Tracing curves to unending time;
A route to south Africa ?

Fathomed true;
Blue sky.

Monday, September 12, 2016

Artur Widak Exhibition in Rathmines College's Culture Night Programme

Artur Widak  is a Polish photojournalist, currently based in Dublin. His striking images have been highly acclaimed and published internationally; publications include The Guardian, The Huffington Post, The Independent (UK) and many more. This Friday, Sept 16th, Culture Night in Ireland, his moving and thought-provoking exhibition 'The Path to Freedom: pictures illustrating the journey refugees are taking from war-torn countries to Europe' can be seen in Rathmines Town Hall between 5 and 9pm.

Artur Widak and budding photographer

Friday, September 9, 2016

The Tide's High Blood Mark

                 (Before The Firing Squad)


            The sun's tide
            is licking me.



            In one eye-full I have examined every brick,
            seen the crack in that window,     
       `   the wasp on the flag
            and still felt the sun
            and heard the voice right down
            to a bubble on his vocal cords.                                        


            The sun travelled its 93 million miles.
            Threw my shadow against the bricks.
            My shadow stretched
            My shadow stretched
            My shadow stretched
            And the sun said
            That my shadow was as tall and slender
            As any wave that ever rose
            That ever rose out of the full tide
            Climbed and stretched its arms
            Over the bricks of this barracks wall.

Monday, September 5, 2016

A Culture Night Miscellany in Rathmines

I'm really looking forward to joining  Kevin Hora, Maggie Breheny and Anne Marie McGowan for A Culture Night Miscellany of poetry, music, story and song in Rathmines Town Hall on Friday, Sept. 16th. And it will be a particular pleasure to welcome fellow poet Jane Clarke to Rathmines College.
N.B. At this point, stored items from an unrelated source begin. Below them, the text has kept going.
File: src/hw/rtl/isl_pkg.sv
// ----------------------------------------------------------------------------
// isl_pkg: shared definitions for the indexed shift list
// Request modes, status codes, cell commands and the read tree sizing.
// ----------------------------------------------------------------------------
package isl_pkg;

	localparam int DATA_W       = 64;
	localparam int POS_W        = 7;
	localparam int CNT_OUT_W    = 7;
	localparam int CAPACITY_DEF = 64;
	localparam int TREE_FAN     = 4;

	// Request modes carried on the mode field.
	typedef enum logic [2:0] {
		MODE_READ   = 3'd0,
		MODE_WRITE  = 3'd1,
		MODE_APPEND = 3'd2,
		MODE_INSERT = 3'd3,
		MODE_REMOVE = 3'd4,
		MODE_CLEAR  = 3'd5
	} mode_t;

	// Result status codes.
	typedef enum logic [1:0] {
		ST_OK    = 2'd0,
		ST_RANGE = 2'd1,
		ST_FULL  = 2'd2
	} status_t;

	// Update applied by every cell in the chain.
	typedef enum logic [1:0] {
		CELL_HOLD   = 2'd0,
		CELL_WRITE  = 2'd1,
		CELL_INSERT = 2'd2,
		CELL_REMOVE = 2'd3
	} cell_op_t;

	// Command broadcast from the controller to the chain.
	typedef struct packed {
		cell_op_t op;
		logic     rd;
	} cell_cmd_t;

	// Number of registered levels in the read tree for a given cell count.
	function automatic int tree_levels(input int cap);
		int lvl;
		int span;
		lvl  = 0;
		span = 1;
		while (span < cap) begin
			span = span * TREE_FAN;
			lvl  = lvl + 1;
		end
		return lvl;
	endfunction

endpackage

File: src/hw/rtl/isl_cell.sv
// ----------------------------------------------------------------------------
// isl_cell: one entry of the shift list
// Holds one word, compares its own index with the target and loads the new
// word or a neighbor's word; drives its word to the read tree on a hit.
// ----------------------------------------------------------------------------
module isl_cell
	import isl_pkg::*;
#(
	parameter int INDEX = 0,
	parameter int CW    = POS_W
) (
	input  logic              clk,
	input  cell_cmd_t         cmd,
	input  logic [CW-1:0]     tgt,
	input  logic [DATA_W-1:0] word_in,
	input  logic [DATA_W-1:0] left,
	input  logic [DATA_W-1:0] right,
	output logic [DATA_W-1:0] stored,
	output logic [DATA_W-1:0] leaf
);

	localparam logic [CW-1:0] MY_IDX = CW'(INDEX);

	logic [DATA_W-1:0] word_q;

	// Entry update: insert pulls from the lower neighbor, remove from the upper one.
	always_ff @(posedge clk) begin
		unique case (cmd.op)
			CELL_HOLD: begin
			end
			CELL_WRITE: begin
				if (MY_IDX == tgt) word_q <= word_in;
			end
			CELL_INSERT: begin
				if (MY_IDX == tgt) word_q <= word_in;
				else if (MY_IDX > tgt) word_q <= left;
			end
			CELL_REMOVE: begin
				if (MY_IDX >= tgt) word_q <= right;
			end
		endcase
	end

	assign stored = word_q;

	// Only the addressed cell puts its word on the read tree.
	assign leaf = (cmd.rd && (MY_IDX == tgt)) ? word_q : '0;

endmodule

File: config.mk
export PLATFORM = sky130hd
export DESIGN_NAME = isl_cell
export DESIGN_NICKNAME = d
export VERILOG_FILES = /design/src/hw/rtl/isl_pkg.sv /design/src/hw/rtl/isl_cell.sv
export SDC_FILE = /design/constraint.sdc
export NUM_CORES = 1
export LEC_CHECK = 0
export BUFFER_PORTS_ARGS = -buffer_cell sky130_fd_sc_hd__buf_2
export CORE_AREA = 2 2 128 130
export DETAILED_ROUTE_END_ITERATION = 10
export DIE_AREA = 0 0 130 132
export GPL_TIMING_DRIVEN = 1
export MAX_ROUTING_LAYER = met4
export PLACE_DENSITY_LB_ADDON = 0.25
export SKIP_LAST_GASP = 1
export SLEW_MARGIN = 20
export SYNTH_ARGS = -nofsm -noshare
export SYNTH_HDL_FRONTEND = slang
export SYNTH_SLANG_ARGS = --single-unit
File: constraint.sdc
create_clock -name clk -period 3.69 [get_ports clk]
set_clock_uncertainty 0.1 [all_clocks]
set_input_delay 0.9225 -clock clk [delete_from_list [all_inputs] [get_ports clk]]
set_output_delay 0.9225 -clock clk [all_outputs]
set_load 0.01 [all_outputs]
==> metrics.md <==
| Metric | Value |
|---|---|
| Status | finished, final reports clean |
| Library cells used by synthesis | 21 |
| Rel. slew slack | 0.4629 |
| Tmin final | ~3.1 ns |
| Share of layout cells above drive strength 1 | 0.4485 |
| Drt pass-1 iters | 5 |
| Critical path launch point | tgt[3] |
| Syn. warnings | 0 |
| Most frequent CP cell | buf_2 |
| Max-cap violation count | 0 |
| Clk buf depth | 2 |
| Total CTS buffers | 9 |
| Fin area | approximately 6600 sq um |
| Violation count after the first detailed-route iteration | ~310 |
| Most common cell after layout, fill and taps aside | buf_2 |
| Clock transition at the registers of the reported paths | around 0.060 ns |
| Critical path, cell by cell | buf_2 > nor4_2 > and2_4 > buf_12 > and3_1 > buf_2 |
| Die Ht | approximately 130 um |
| Drc violations | 0 |
| Sw power | 503.3 uW |
| Post-synthesis instance total | 523 |
| Root Driver | clkbuf_16 |
| Seq/Total Area, Yosys | 0.4250 |
| CTS resizes | 0 |
| Initial antenna violation count | 1 |
| Max FO, Critical Path | 46 |
| Sequential power share | 0.425 |
| Slowest-stage cell, CP | nor4_2 |
| Vias per std cell | approximately 5.4 |
| Global route total overflow | 0 |
| PortBufs | 330 |
| Clock share of power | 0.405 |
| Combinational share of power | 0.170 |
| Crit. End Element | output pin |
| Final nets | about 1000 |
| Starting Density | 0.2878 |
| Fillers | 1638 |
| H-tree Lvls | 3 |
| Worst Hold Class | in -> reg |
| Pleak | between 0.003 and 0.004 uW |
| Total track usage | 0.2139 |
| Internal Power | ~1400 uW |
| Post-route ant nets | 0 |
| Hold Vio Cnt, Final | 0 |
| Final setup vio count | 0 |
| Unrepaired setup endpoints after global routing | false |
| Number of flip-flops in the largest register | 64 |
| Synthesis-stage register bit count | 64 |
| Most frequent cells in the layout | 330 x buf_2, 127 x and3_1, 64 x edfxtp_1 |
| Layout area overhead | 46.07% |
| Total wire length | 18680 um |
| Syn_nets | a little over 700 |
| FF+latch area | between 1500 and 2000 sq um |
| GPL Wtd Cong | 0.8254 |
| Die Wd | around 130 um |
| Critical Path RT | between 2 and 3 ns |
| Row cnt | 46 |
| CP arrival | ~2.1 ns |
| CTS Hold Bufs | 0 |
| Footprint of the multi-input gates | about 2300 sq um |
| Crit start category | primary input |
| CTS tree | yes |
| Setup Buffers After CTS | 0 |
| Kind of critical path | in -> out |
| WP buf/inv | 3 |
| CTS Sinks | 64 |
| Placed Instance Area | between 6000 and 7000 sq um |
| Syn avg cell area | approximately 8.6 sq um |
| I/O pin count | between 300 and 400 |
| Tcrit/Tclk final | 0.8526 |
| Synthesized area | roughly 4500 sq um |
| Max stage delay on crit path | 0.29 ns |
| First-pass GRT wire length | approximately 28000 um |
| Die footprint | around 17000 sq um |
| Core box area | between 15000 and 20000 sq um |
| Vias in the first global route | slightly above 5000 |
| Routed vias | 5529 |
| VDD IR-drop max | around 0.18 mV |
| CP delay by family, top | simple AND/OR/NAND/NOR gates |
| Max Fclk | roughly 320 MHz |
| Pin slew with the least headroom to its limit | a little over 0.8 ns |
| Setup Total Neg Slack | 0 ns |
| Hold_sp | word_in[62] |
| Largest net degree at the start of global routing | 104 |
| Max Slew Vio Count | 0 |
| Post-DP HPWL | roughly 13000 um |
| Power Density | approximately 290 nW/um^2 |
| WL per Instance | between 15 and 20 um |
| Sw Share | 0.2622 |
==> per-stage QoR <==
step           hold WS [ns]  worst slack (ns)  cells  total power (uW)  utilization
2_1_floorplan         1.047            0.6392    523             991.1            -
3_3_place_gp          1.153            0.5641   1016              1154       0.4033
3_5_place_dp          1.157            0.5472   1016              1158       0.4033
4_1_cts              0.8083            0.5468   1032              1938       0.4202
5_1_grt              0.8297            0.4698   1033              2003       0.4204
6_report             0.8224            0.5439   1033              1919       0.4204
==> power by group through the flow <==
stage / Clock (uW) / Sequential (uW) / Combinational [uW]
final: 778 / 815 / 326
after global routing: 825 / 816 / 362
after CTS: 796 / 815 / 327
after detailed placement: 0 / 831 / 328
after global placement: 0 / 831 / 323
after floorplan: 0 / 832 / 159
==> worst paths after layout <==
path                    to  cells past startpoint
min   stored[62]$_DFFE_PP_                      3
max               leaf[45]                      6
==> cells by family (layout without fill, tap and decap cells) <==
kind of cell           after synthesis  in the layout  synth area share
AND/OR/NAND/NOR                    258            258            0.3221
AO/OA/AOI/OAI                      130            130            0.1810
flip-flops                          64             64            0.4250
other                                0              1                 0
buffers and inverters               71            364           0.07194
==> synth_stat cells <==
master / count / area, sq um
nor4_1: 1 / 6.260
o21ai_0: 1 / 5.000
and3_1: 127 / 794.5
inv_1: 1 / 3.750
nand4_1: 63 / 394.1
a311oi_1: 1 / 8.760
o211ai_1: 63 / 473.0
clkbuf_1: 35 / 131.4
edfxtp_1: 64 / 1922
buf_4: 9 / 67.56
buf_1: 5 / 18.77
nor2b_1: 1 / 6.260
nor3_1: 1 / 5.000
buf_2: 20 / 100.1
nand2_1: 63 / 236.5
inv_2: 1 / 3.750
o21a_1: 1 / 7.510
a2111oi_0: 1 / 8.760
a21oi_1: 63 / 315.3
nand3b_1: 1 / 7.510
and2_1: 1 / 6.260
==> metal layers <==
layer  share of wire  routed length (um)  GRT usage
met1            0.41                7685     0.2722
met2            0.50                9298     0.3485
met3           0.070                1303    0.03531
met4           0.021                 395    0.06272
met5               0                   0          -
==> final cells by class <==
cell class	count	area share
Antenna cell	1	0.0003789
Clock buffer	10	0.03467
Clock inverter	6	0.005493
Inverter	2	0.001137
Multi-Input combinational cell	388	0.3487
Sequential cell	64	0.2910
Tap cell	216	0.04092
Timing Repair Buffer	346	0.2777
Power figures use the tool's default switching activity.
2016 has been a good year for Jane, but, then again, all the recent years  have been good for her. This year she was winner of the Hennessy Literary Award for Poetry and was shortlisted for the Royal Society of Literature 2016 Ondaatje Literary Award. Her first collection, The River, was published by Bloodaxe Books in 2015.  In  2014 she won the Listowel Writers' Week Poetry Collection Award, the 2014 Trocaire/Poetry Ireland Competition and was  shortlisted for the 2014 Hennessy Literary Awards, as she was in 2013. I don't have to, but maybe I'll stop there. Suffice it to say, she is a cut above........., but then, like myself, she does come from Roscommon.

Jane Clarke

Do we torture what we don't like the look of ?


Prostrate on the beach,
a slop of sea pulse,
a glob black as chewed tobacco
fallen from the lip.

My mother said -
the sea is sick,
it's breath on the beach is bad
and its puke is scattered
all over the sand.

She said
all its pin points are boiling,
its stomach heaves;
that it will yellow our skin
if it gets half a chance.

Then this morning,
when something with small eyes
came out of the sea,
I pelted stones at it
till the tractor came.

Thursday, September 1, 2016

Old Man

The tyre hanging in the garden
is proof that children used to  play there;
but in the breeze it’s a shaking head.

Today snowflakes flying by
leave the sycamore white on its northern side.
The garden is still: no snowman, no footprints.

The tyre is an old man;
with an old voice, he explains:  
“I cannot remember names; truth is

I hung too close to the trunk to be of use;
the sycamore branches bolted upwards;
to this day they’ve never spread out.”